*** Opening of MATERIAL FOR THIS EXERCISE ***

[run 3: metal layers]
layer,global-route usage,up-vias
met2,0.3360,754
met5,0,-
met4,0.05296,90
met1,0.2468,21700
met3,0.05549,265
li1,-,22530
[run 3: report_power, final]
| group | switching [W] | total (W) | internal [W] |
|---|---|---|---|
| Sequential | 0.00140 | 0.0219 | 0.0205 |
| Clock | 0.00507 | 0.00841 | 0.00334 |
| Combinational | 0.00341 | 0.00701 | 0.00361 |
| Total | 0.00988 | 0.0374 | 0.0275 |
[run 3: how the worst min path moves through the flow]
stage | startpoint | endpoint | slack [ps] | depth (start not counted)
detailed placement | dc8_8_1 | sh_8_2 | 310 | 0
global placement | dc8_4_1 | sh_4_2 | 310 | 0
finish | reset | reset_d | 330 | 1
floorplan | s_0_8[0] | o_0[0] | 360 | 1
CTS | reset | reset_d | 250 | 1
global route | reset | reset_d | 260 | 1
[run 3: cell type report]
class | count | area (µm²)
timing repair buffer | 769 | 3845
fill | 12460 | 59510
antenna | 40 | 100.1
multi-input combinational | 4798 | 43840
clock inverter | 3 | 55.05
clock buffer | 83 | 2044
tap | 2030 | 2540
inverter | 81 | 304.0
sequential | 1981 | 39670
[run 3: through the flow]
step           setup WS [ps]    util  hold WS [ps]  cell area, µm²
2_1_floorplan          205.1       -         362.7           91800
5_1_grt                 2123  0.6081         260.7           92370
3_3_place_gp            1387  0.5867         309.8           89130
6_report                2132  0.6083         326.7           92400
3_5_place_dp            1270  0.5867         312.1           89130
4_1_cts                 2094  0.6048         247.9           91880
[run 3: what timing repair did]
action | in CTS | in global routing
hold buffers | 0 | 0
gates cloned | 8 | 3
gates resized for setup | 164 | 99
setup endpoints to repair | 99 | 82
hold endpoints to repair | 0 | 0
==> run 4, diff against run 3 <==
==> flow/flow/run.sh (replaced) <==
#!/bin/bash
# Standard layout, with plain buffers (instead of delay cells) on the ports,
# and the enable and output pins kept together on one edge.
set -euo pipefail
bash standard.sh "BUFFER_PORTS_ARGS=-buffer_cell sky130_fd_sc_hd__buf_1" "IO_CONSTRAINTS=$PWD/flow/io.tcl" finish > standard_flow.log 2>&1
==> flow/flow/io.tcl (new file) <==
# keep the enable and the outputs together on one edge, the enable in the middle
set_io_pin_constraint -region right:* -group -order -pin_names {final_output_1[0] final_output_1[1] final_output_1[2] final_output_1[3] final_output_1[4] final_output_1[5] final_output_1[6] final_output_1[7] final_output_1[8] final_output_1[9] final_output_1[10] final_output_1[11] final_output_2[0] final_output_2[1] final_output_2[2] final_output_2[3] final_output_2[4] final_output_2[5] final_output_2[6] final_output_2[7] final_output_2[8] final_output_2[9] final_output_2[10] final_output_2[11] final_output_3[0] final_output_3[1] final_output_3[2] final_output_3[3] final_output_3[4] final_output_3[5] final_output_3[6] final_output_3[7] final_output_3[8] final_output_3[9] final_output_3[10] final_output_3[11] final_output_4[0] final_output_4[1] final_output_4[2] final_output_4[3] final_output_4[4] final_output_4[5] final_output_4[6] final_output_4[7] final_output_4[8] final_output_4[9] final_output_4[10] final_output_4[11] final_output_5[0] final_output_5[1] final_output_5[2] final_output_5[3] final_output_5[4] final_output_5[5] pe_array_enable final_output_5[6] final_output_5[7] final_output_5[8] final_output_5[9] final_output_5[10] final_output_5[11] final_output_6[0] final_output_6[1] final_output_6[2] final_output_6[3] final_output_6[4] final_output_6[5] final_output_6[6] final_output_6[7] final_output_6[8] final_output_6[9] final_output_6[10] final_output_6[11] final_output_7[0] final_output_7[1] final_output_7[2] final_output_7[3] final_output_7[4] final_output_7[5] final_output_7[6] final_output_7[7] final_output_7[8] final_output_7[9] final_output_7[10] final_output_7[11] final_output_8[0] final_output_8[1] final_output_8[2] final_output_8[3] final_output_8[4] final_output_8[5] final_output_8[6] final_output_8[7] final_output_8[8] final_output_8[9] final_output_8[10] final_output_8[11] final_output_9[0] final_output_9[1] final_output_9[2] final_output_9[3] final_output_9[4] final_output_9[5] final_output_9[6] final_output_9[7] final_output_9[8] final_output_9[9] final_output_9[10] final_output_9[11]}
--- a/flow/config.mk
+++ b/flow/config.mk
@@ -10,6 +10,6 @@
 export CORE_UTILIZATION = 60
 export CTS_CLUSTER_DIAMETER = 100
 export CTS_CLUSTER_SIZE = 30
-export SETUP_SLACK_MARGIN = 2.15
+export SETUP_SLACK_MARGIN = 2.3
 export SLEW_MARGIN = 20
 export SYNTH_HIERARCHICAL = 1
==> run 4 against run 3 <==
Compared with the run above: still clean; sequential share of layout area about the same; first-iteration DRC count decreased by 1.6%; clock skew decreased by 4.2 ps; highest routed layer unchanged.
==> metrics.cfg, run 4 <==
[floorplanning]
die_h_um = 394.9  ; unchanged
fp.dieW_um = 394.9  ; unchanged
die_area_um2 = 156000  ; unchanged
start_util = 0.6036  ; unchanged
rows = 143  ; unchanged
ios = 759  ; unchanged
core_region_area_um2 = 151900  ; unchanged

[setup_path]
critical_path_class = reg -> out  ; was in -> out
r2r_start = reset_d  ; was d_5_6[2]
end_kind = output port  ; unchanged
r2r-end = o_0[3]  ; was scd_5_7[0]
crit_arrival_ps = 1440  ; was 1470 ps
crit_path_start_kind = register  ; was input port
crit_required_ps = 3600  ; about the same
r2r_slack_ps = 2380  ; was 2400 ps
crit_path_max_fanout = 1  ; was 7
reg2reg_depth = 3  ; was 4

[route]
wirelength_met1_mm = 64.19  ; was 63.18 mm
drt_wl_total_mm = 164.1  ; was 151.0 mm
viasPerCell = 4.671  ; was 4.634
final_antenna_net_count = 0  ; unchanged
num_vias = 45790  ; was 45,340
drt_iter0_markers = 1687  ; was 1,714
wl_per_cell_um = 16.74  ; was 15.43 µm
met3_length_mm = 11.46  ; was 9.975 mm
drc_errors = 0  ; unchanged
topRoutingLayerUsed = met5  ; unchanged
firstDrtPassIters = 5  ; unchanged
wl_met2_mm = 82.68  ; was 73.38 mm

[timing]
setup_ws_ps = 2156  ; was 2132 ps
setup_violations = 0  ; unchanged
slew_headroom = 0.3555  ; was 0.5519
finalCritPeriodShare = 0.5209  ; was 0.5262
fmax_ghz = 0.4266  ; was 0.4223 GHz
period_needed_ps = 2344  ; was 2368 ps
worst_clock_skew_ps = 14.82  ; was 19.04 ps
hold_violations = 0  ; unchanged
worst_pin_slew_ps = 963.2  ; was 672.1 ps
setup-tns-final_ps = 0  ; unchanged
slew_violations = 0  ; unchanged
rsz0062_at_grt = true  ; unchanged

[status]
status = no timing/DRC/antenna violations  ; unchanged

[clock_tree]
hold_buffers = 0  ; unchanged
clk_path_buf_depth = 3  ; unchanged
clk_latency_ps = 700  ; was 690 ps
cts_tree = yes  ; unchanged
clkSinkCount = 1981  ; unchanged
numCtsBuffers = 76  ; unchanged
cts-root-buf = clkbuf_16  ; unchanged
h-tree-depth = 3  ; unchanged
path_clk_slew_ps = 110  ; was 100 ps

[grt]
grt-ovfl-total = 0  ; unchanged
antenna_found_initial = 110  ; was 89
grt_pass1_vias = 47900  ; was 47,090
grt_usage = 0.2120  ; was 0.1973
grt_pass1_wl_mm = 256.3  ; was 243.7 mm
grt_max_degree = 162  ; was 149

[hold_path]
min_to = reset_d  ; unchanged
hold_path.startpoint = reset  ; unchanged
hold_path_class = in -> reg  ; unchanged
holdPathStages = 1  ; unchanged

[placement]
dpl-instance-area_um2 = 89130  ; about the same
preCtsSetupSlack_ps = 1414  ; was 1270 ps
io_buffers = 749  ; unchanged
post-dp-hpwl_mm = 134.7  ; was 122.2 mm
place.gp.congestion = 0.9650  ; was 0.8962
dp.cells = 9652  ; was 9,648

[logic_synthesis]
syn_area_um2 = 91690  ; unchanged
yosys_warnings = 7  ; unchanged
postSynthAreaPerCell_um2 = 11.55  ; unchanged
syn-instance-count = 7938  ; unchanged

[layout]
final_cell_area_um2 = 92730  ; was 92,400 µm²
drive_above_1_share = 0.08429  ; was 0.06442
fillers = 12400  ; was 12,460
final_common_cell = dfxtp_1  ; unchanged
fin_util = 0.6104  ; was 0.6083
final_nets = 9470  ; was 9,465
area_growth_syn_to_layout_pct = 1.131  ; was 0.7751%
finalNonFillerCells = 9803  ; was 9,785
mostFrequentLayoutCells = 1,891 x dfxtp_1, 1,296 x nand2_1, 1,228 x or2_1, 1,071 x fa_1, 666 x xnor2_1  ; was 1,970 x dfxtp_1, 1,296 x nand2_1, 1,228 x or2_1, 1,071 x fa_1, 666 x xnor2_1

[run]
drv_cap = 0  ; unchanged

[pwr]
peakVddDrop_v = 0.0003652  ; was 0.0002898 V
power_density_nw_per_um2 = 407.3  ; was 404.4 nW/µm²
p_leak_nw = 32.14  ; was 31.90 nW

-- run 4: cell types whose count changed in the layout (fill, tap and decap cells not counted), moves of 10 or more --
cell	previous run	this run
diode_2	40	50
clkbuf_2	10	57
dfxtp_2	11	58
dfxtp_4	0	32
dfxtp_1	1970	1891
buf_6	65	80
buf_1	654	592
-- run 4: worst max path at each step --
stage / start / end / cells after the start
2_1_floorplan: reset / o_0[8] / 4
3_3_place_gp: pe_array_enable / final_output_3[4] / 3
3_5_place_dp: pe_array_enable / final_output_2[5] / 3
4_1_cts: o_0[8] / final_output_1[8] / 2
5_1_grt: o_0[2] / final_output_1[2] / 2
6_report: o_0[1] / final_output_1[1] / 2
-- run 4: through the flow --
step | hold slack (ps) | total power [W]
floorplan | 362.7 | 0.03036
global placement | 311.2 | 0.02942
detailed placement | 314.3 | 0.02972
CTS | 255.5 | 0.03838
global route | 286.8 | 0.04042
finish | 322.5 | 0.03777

*** Close of MATERIAL FOR THIS EXERCISE ***

YOUR INSTRUCTIONS:
Lines after the one containing "hold endpoints to repair | 0 | 0" are not wanted; repeat exactly each line above from the first up to and including it.

ANSWER TO THE EXERCISE:
[run 3: metal layers]
layer,global-route usage,up-vias
met2,0.3360,754
met5,0,-
met4,0.05296,90
met1,0.2468,21700
met3,0.05549,265
li1,-,22530
[run 3: report_power, final]
| group | switching [W] | total (W) | internal [W] |
|---|---|---|---|
| Sequential | 0.00140 | 0.0219 | 0.0205 |
| Clock | 0.00507 | 0.00841 | 0.00334 |
| Combinational | 0.00341 | 0.00701 | 0.00361 |
| Total | 0.00988 | 0.0374 | 0.0275 |
[run 3: how the worst min path moves through the flow]
stage | startpoint | endpoint | slack [ps] | depth (start not counted)
detailed placement | dc8_8_1 | sh_8_2 | 310 | 0
global placement | dc8_4_1 | sh_4_2 | 310 | 0
finish | reset | reset_d | 330 | 1
floorplan | s_0_8[0] | o_0[0] | 360 | 1
CTS | reset | reset_d | 250 | 1
global route | reset | reset_d | 260 | 1
[run 3: cell type report]
class | count | area (µm²)
timing repair buffer | 769 | 3845
fill | 12460 | 59510
antenna | 40 | 100.1
multi-input combinational | 4798 | 43840
clock inverter | 3 | 55.05
clock buffer | 83 | 2044
tap | 2030 | 2540
inverter | 81 | 304.0
sequential | 1981 | 39670
[run 3: through the flow]
step           setup WS [ps]    util  hold WS [ps]  cell area, µm²
2_1_floorplan          205.1       -         362.7           91800
5_1_grt                 2123  0.6081         260.7           92370
3_3_place_gp            1387  0.5867         309.8           89130
6_report                2132  0.6083         326.7           92400
3_5_place_dp            1270  0.5867         312.1           89130
4_1_cts                 2094  0.6048         247.9           91880
[run 3: what timing repair did]
action | in CTS | in global routing
hold buffers | 0 | 0
gates cloned | 8 | 3
gates resized for setup | 164 | 99
setup endpoints to repair | 99 | 82
hold endpoints to repair | 0 | 0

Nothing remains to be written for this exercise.